GIVEN RECORDS START
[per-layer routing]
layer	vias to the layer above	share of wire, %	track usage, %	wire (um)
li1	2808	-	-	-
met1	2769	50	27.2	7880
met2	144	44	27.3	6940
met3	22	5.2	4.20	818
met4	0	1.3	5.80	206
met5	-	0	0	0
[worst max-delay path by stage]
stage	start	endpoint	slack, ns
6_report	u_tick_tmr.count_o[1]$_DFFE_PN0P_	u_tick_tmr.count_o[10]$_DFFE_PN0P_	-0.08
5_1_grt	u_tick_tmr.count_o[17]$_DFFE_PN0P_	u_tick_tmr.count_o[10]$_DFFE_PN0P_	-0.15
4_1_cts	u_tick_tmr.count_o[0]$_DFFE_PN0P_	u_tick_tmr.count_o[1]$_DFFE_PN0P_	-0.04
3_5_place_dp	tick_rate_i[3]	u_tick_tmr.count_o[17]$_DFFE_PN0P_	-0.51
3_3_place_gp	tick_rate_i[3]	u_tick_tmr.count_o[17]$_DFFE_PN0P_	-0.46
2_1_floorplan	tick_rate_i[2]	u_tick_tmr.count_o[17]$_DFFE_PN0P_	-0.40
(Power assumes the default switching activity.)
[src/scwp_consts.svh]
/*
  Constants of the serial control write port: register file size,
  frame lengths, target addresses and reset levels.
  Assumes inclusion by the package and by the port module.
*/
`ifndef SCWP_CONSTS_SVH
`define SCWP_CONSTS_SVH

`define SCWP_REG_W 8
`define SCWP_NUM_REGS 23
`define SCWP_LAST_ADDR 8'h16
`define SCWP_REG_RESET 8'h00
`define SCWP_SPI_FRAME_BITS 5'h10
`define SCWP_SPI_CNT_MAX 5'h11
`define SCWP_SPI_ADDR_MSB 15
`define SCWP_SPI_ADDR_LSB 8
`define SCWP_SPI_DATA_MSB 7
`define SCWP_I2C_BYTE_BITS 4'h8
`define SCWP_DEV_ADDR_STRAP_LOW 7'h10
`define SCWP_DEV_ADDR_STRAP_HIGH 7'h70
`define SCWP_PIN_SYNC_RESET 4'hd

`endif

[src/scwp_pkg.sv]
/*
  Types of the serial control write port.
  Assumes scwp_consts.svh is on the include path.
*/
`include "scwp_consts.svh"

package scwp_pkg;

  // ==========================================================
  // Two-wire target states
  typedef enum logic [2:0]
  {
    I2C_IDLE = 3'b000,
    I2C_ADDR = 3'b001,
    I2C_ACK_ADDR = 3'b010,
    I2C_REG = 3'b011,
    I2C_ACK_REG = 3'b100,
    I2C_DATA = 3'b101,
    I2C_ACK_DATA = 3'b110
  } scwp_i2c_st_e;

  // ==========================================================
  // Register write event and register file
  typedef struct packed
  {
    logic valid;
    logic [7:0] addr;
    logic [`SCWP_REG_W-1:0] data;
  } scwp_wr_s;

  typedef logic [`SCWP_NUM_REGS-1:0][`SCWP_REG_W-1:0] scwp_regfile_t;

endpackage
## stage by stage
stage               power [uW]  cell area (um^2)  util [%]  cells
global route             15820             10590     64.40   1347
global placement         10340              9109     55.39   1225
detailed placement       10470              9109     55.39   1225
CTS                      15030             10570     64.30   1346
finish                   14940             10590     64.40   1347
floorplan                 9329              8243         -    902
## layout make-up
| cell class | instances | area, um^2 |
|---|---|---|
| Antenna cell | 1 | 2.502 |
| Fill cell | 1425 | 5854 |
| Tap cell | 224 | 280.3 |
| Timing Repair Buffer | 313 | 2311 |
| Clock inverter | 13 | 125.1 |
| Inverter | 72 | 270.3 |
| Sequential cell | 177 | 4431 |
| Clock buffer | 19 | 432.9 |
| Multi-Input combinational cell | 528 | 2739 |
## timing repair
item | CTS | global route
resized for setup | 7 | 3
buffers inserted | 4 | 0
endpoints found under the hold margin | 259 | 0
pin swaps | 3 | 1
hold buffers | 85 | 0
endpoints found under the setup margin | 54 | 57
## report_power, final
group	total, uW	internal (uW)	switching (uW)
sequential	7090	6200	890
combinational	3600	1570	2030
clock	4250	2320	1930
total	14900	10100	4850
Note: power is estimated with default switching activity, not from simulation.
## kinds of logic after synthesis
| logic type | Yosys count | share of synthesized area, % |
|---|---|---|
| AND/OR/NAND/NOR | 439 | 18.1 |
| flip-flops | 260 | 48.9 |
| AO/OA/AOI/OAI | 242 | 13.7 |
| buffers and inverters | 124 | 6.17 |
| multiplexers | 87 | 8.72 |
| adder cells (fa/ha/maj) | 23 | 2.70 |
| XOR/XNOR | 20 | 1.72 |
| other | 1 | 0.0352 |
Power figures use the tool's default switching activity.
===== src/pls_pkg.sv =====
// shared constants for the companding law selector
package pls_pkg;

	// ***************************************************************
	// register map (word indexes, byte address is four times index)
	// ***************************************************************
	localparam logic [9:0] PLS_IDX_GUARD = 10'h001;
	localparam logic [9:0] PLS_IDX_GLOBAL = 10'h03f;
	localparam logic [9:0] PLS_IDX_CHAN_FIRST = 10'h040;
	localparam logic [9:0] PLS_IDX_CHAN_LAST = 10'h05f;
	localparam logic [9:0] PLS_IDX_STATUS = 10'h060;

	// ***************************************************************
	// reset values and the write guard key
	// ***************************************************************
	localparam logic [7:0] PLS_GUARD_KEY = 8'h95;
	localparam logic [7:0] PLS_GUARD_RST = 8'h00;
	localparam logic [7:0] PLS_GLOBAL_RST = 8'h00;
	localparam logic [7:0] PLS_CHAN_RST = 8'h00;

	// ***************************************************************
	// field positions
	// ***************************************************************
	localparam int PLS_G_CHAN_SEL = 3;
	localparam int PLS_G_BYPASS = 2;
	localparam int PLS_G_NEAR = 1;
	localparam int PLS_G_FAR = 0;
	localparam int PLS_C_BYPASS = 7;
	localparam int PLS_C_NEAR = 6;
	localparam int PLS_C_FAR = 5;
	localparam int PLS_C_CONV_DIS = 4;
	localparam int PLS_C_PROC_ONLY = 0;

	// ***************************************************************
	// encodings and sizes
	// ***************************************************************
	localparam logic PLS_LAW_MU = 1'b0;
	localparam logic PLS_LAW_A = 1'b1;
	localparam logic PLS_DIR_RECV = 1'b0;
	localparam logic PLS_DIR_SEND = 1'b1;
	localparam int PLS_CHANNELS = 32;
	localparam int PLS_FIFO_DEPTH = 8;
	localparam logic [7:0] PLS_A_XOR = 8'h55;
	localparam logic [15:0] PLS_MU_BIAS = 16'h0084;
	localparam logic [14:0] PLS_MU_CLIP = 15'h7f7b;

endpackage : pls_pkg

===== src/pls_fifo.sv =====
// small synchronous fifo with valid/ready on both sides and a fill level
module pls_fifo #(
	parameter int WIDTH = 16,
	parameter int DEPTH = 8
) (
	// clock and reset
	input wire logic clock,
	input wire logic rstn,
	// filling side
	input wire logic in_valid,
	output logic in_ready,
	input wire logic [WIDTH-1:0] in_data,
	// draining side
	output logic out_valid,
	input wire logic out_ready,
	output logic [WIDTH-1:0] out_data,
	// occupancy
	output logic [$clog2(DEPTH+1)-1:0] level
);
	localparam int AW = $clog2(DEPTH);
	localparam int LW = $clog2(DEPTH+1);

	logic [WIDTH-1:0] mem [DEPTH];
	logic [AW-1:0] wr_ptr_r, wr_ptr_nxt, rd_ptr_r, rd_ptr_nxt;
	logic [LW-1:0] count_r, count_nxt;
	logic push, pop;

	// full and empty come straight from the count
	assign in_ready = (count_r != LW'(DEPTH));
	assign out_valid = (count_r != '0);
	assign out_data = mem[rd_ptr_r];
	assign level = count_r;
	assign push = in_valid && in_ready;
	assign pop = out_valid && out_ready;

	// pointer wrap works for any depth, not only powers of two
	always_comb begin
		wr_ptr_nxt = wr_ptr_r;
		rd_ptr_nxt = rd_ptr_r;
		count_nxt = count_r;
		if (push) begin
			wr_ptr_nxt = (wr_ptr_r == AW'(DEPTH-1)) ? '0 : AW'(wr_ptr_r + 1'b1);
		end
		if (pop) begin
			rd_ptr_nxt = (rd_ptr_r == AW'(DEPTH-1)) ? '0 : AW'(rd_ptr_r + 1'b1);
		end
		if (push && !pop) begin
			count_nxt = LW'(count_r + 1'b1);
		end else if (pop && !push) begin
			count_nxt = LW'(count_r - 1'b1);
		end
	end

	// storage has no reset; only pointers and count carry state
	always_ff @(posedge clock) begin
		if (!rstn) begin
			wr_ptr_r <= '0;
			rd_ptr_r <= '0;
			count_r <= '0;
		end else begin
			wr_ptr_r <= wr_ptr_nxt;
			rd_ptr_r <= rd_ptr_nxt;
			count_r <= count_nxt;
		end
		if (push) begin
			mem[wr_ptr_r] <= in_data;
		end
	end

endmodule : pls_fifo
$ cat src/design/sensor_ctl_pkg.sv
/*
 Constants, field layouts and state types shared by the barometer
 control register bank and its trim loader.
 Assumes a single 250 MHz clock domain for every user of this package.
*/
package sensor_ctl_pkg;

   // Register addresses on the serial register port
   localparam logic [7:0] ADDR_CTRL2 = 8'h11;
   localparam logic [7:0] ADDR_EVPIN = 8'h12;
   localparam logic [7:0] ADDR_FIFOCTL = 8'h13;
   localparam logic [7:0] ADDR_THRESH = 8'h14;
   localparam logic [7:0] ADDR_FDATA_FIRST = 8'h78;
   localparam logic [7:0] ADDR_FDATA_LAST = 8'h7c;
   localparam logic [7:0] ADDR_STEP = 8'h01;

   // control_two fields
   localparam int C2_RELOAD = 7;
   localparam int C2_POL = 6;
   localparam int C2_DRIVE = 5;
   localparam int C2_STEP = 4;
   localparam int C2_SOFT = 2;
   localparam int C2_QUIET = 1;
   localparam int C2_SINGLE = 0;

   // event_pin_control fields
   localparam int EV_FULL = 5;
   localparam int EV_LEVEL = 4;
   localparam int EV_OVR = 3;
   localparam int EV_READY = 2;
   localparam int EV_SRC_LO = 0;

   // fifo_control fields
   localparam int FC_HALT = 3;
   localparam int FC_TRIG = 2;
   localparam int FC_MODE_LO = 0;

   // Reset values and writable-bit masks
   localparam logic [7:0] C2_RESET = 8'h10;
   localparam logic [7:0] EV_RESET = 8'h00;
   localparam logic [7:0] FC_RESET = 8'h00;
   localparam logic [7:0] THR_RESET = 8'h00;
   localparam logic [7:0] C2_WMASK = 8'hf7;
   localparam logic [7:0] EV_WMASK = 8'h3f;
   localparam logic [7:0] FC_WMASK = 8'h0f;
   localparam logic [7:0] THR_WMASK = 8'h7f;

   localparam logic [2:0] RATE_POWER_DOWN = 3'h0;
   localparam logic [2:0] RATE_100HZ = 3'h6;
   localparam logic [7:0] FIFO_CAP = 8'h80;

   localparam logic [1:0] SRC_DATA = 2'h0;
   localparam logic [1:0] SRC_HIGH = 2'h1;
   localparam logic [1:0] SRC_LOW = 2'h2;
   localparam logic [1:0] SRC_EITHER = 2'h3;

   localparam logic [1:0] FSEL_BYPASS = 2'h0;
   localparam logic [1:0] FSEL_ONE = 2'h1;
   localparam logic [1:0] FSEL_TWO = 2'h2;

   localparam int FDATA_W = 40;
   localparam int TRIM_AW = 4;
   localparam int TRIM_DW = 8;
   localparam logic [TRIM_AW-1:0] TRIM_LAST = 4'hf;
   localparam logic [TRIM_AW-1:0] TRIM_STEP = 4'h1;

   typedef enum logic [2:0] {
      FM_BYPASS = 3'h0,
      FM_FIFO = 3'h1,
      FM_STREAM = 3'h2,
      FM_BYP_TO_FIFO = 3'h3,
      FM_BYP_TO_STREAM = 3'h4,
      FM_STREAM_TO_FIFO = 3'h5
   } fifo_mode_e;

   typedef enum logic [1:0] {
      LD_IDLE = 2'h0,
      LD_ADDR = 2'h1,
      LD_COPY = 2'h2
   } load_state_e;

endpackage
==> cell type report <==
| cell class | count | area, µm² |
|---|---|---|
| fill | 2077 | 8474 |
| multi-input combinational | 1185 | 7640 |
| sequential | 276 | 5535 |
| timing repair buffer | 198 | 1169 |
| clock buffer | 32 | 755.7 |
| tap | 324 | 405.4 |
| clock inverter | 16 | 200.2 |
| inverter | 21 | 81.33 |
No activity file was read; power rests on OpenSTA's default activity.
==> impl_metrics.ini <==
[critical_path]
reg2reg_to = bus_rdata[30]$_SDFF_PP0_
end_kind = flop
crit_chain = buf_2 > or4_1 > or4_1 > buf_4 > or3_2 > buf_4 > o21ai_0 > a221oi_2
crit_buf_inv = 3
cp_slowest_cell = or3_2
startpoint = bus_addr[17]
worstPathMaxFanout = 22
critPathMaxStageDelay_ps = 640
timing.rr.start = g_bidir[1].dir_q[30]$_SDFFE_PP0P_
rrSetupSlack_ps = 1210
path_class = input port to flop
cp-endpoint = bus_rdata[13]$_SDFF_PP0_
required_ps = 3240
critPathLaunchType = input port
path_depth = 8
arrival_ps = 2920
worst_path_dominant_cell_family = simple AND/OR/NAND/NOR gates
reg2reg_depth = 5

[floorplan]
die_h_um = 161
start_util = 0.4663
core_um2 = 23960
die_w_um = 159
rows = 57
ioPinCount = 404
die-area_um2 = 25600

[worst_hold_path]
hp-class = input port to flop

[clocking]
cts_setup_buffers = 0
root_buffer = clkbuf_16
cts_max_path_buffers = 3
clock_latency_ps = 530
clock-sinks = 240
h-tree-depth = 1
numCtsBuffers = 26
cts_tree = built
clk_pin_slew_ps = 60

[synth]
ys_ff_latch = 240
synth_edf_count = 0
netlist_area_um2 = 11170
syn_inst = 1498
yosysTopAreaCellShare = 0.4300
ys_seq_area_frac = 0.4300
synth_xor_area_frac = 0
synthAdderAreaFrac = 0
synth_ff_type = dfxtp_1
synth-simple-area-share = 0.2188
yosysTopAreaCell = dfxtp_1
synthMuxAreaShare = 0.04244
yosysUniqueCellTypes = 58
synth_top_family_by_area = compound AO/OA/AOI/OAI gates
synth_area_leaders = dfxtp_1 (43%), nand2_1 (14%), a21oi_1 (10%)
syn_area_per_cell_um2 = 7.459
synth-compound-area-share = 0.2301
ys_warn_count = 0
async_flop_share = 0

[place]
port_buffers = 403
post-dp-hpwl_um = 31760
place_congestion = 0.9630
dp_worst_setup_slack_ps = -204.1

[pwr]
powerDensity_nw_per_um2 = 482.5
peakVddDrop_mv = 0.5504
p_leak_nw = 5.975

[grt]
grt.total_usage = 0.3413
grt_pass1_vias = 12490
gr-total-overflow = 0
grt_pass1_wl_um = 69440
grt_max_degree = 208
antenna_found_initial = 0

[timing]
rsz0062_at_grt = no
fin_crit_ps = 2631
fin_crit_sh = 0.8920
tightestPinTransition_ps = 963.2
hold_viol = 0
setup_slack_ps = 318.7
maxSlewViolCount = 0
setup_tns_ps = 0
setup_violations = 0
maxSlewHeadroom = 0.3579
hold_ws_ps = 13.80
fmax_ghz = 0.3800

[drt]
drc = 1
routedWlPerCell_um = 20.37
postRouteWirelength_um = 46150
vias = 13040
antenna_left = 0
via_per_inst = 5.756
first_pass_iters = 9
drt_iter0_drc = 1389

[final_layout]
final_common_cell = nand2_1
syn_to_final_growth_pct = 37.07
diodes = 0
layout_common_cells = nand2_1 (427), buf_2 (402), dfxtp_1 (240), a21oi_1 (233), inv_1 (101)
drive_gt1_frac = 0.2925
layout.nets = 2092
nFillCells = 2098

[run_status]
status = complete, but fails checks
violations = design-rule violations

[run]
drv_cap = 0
GIVEN RECORDS END
In the entries above, restate word for word the lines between the one holding "yosysTopAreaCellShare = 0.4300" and the one holding "synth_top_family_by_area = compound", inclusive, and nothing besides.

yosysTopAreaCellShare = 0.4300
ys_seq_area_frac = 0.4300
synth_xor_area_frac = 0
synthAdderAreaFrac = 0
synth_ff_type = dfxtp_1
synth-simple-area-share = 0.2188
yosysTopAreaCell = dfxtp_1
synthMuxAreaShare = 0.04244
yosysUniqueCellTypes = 58
synth_top_family_by_area = compound AO/OA/AOI/OAI gates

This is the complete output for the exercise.